WHAT YOU ARE ASKED TO DO:
Check each line below for the word "else", and copy those that have it.

------ EXERCISE INPUT ------

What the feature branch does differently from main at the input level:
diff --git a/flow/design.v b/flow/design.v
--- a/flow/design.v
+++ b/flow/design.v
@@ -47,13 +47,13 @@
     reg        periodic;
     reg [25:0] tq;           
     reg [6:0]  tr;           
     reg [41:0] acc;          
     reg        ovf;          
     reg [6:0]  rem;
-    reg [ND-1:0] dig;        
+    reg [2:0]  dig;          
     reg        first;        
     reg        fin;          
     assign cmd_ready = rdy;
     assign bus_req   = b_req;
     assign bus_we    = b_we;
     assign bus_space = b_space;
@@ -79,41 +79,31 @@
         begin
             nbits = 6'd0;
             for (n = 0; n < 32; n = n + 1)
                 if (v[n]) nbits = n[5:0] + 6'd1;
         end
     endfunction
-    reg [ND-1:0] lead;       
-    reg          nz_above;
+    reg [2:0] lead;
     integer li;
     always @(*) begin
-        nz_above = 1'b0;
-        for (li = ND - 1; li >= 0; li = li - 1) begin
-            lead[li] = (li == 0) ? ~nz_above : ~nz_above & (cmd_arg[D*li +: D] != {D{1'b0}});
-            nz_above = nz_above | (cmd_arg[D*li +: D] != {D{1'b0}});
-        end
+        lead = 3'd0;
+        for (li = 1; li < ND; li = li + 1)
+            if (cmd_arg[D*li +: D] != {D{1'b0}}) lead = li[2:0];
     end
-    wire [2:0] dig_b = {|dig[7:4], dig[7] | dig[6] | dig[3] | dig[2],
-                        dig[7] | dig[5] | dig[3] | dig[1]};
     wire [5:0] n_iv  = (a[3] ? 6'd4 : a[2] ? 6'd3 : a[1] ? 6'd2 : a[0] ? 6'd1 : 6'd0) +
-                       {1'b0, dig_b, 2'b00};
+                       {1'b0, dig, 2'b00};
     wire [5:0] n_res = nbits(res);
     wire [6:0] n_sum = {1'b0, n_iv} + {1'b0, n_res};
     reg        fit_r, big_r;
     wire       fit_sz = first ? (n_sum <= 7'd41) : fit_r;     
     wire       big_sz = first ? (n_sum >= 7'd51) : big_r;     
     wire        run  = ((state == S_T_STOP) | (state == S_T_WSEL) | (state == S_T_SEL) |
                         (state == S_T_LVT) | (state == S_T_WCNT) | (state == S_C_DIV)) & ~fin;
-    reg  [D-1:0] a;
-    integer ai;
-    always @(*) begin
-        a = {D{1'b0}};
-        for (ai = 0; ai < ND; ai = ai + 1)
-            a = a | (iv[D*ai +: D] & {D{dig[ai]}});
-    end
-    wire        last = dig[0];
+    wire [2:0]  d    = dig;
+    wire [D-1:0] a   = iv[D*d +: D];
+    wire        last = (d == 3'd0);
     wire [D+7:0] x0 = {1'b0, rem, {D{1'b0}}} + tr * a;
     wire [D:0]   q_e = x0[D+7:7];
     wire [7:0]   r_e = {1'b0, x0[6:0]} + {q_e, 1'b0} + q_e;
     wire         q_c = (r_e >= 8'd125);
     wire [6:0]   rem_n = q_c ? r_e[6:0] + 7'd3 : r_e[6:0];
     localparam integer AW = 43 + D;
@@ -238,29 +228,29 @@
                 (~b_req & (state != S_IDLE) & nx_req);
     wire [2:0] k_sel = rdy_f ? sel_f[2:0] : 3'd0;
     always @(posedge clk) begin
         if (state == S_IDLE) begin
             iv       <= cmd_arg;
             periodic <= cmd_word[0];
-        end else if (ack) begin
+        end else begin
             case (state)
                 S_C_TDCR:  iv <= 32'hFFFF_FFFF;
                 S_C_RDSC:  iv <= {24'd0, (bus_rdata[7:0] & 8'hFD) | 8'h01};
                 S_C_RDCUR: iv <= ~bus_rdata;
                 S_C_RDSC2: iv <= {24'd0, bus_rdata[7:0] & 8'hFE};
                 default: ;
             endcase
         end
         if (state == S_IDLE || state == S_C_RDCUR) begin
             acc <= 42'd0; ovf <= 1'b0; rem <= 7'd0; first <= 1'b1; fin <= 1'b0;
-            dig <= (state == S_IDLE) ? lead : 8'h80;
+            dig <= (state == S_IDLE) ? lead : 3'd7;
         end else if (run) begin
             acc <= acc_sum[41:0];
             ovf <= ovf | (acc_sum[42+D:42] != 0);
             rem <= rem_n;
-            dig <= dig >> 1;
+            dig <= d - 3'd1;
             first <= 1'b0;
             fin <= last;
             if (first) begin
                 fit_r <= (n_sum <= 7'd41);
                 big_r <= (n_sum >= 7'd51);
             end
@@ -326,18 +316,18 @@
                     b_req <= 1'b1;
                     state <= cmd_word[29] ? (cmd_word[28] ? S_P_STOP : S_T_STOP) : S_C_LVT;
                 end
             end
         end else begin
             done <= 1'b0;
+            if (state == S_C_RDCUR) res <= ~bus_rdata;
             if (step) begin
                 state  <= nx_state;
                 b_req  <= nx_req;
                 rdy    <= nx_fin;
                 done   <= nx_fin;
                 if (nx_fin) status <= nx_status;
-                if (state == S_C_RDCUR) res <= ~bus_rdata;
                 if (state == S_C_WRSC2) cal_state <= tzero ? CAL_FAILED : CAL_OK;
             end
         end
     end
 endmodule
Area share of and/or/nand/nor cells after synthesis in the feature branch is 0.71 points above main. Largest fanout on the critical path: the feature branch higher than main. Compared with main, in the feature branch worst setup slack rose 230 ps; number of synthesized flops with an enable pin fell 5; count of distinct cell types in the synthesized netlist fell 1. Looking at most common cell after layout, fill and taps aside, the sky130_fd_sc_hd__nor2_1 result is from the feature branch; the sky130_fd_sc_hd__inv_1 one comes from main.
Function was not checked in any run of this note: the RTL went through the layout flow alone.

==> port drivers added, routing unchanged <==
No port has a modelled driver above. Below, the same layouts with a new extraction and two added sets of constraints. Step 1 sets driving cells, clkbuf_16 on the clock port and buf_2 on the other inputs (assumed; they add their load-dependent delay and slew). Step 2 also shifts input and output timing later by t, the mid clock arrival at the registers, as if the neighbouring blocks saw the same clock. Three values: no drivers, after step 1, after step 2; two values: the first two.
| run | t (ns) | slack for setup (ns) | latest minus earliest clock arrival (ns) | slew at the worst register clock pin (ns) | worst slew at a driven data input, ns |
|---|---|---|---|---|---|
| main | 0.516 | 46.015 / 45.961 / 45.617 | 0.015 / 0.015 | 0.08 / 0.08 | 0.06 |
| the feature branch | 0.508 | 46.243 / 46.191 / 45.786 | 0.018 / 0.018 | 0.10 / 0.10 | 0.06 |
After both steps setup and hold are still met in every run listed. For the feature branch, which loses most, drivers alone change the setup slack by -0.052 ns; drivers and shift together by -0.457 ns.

------
------ EXERCISE INPUT ------

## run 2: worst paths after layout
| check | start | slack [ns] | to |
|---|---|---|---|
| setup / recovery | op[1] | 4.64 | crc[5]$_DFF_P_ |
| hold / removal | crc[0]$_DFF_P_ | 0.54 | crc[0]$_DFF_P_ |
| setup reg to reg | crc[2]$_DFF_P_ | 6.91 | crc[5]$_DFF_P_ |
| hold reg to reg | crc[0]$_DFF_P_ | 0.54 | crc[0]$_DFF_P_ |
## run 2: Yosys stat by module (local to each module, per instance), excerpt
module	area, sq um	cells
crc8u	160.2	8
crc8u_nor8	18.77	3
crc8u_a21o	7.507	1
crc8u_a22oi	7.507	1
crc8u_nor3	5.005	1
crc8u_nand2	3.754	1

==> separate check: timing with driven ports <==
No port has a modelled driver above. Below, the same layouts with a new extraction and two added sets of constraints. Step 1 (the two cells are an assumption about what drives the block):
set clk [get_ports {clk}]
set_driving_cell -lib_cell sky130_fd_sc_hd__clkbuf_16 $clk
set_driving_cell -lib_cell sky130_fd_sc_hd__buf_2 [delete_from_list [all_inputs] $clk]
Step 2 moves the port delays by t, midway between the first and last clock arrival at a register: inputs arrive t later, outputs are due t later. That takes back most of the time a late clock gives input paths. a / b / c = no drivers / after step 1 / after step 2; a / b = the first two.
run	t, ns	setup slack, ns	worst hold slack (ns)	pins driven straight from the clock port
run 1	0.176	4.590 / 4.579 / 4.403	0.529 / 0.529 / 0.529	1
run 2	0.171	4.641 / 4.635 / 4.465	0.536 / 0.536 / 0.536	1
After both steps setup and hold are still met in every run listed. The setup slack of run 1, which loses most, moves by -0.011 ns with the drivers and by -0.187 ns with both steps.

------
------ EXERCISE INPUT ------

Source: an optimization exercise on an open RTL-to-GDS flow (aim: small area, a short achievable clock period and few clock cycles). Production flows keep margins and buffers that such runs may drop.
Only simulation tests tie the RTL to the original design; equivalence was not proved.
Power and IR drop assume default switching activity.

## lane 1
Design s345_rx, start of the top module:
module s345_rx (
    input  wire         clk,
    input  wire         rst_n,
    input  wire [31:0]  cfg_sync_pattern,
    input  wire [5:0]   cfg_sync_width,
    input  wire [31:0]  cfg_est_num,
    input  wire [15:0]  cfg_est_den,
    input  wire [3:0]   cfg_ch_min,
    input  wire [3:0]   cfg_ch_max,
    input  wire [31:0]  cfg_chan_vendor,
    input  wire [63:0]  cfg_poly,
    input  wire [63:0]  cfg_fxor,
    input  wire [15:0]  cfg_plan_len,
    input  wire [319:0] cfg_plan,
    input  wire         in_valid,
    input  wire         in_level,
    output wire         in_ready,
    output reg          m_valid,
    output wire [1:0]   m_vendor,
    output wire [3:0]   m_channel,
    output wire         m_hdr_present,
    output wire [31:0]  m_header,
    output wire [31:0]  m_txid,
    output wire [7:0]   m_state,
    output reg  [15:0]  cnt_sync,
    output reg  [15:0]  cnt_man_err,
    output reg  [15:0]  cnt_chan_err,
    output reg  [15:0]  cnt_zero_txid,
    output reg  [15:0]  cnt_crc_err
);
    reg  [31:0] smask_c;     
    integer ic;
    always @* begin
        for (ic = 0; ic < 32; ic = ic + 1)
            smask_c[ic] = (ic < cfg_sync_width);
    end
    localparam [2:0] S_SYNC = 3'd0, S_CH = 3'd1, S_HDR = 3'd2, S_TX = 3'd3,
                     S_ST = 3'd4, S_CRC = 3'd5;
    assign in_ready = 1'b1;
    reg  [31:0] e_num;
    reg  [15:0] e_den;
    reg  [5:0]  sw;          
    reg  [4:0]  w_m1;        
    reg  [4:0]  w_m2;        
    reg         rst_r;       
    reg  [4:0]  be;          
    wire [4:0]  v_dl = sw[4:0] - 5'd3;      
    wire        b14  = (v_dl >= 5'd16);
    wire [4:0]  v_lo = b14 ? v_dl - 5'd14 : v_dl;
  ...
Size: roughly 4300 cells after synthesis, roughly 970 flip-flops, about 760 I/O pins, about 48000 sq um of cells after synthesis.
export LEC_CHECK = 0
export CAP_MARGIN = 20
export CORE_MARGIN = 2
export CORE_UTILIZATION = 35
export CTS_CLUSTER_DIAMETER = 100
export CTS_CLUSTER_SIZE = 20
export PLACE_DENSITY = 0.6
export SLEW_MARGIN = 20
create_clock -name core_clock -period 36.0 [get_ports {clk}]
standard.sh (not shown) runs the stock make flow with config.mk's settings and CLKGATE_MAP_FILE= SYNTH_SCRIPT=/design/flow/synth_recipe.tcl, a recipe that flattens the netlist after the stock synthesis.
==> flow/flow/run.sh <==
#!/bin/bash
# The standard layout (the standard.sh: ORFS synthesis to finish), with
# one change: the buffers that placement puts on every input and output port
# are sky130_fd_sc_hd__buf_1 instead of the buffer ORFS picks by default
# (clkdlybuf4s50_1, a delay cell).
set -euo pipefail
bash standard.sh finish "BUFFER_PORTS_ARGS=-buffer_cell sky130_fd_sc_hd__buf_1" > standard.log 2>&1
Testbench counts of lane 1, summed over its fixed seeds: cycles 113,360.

------

RESULT OF THIS TASK:
-        end else if (ack) begin
+        end else begin
         end else if (run) begin
         end else begin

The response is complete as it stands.